Provided data —

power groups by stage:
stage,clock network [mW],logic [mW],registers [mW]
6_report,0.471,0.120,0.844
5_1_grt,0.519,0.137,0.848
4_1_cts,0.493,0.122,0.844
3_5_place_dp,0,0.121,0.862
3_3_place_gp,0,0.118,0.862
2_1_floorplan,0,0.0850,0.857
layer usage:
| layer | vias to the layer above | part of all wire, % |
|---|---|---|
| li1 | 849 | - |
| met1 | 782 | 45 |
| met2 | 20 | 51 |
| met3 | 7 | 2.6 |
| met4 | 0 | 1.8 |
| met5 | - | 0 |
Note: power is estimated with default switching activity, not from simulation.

Work task — Report every line from the listing above where the string "stage" can be found.

Answer box —
power groups by stage:
stage,clock network [mW],logic [mW],registers [mW]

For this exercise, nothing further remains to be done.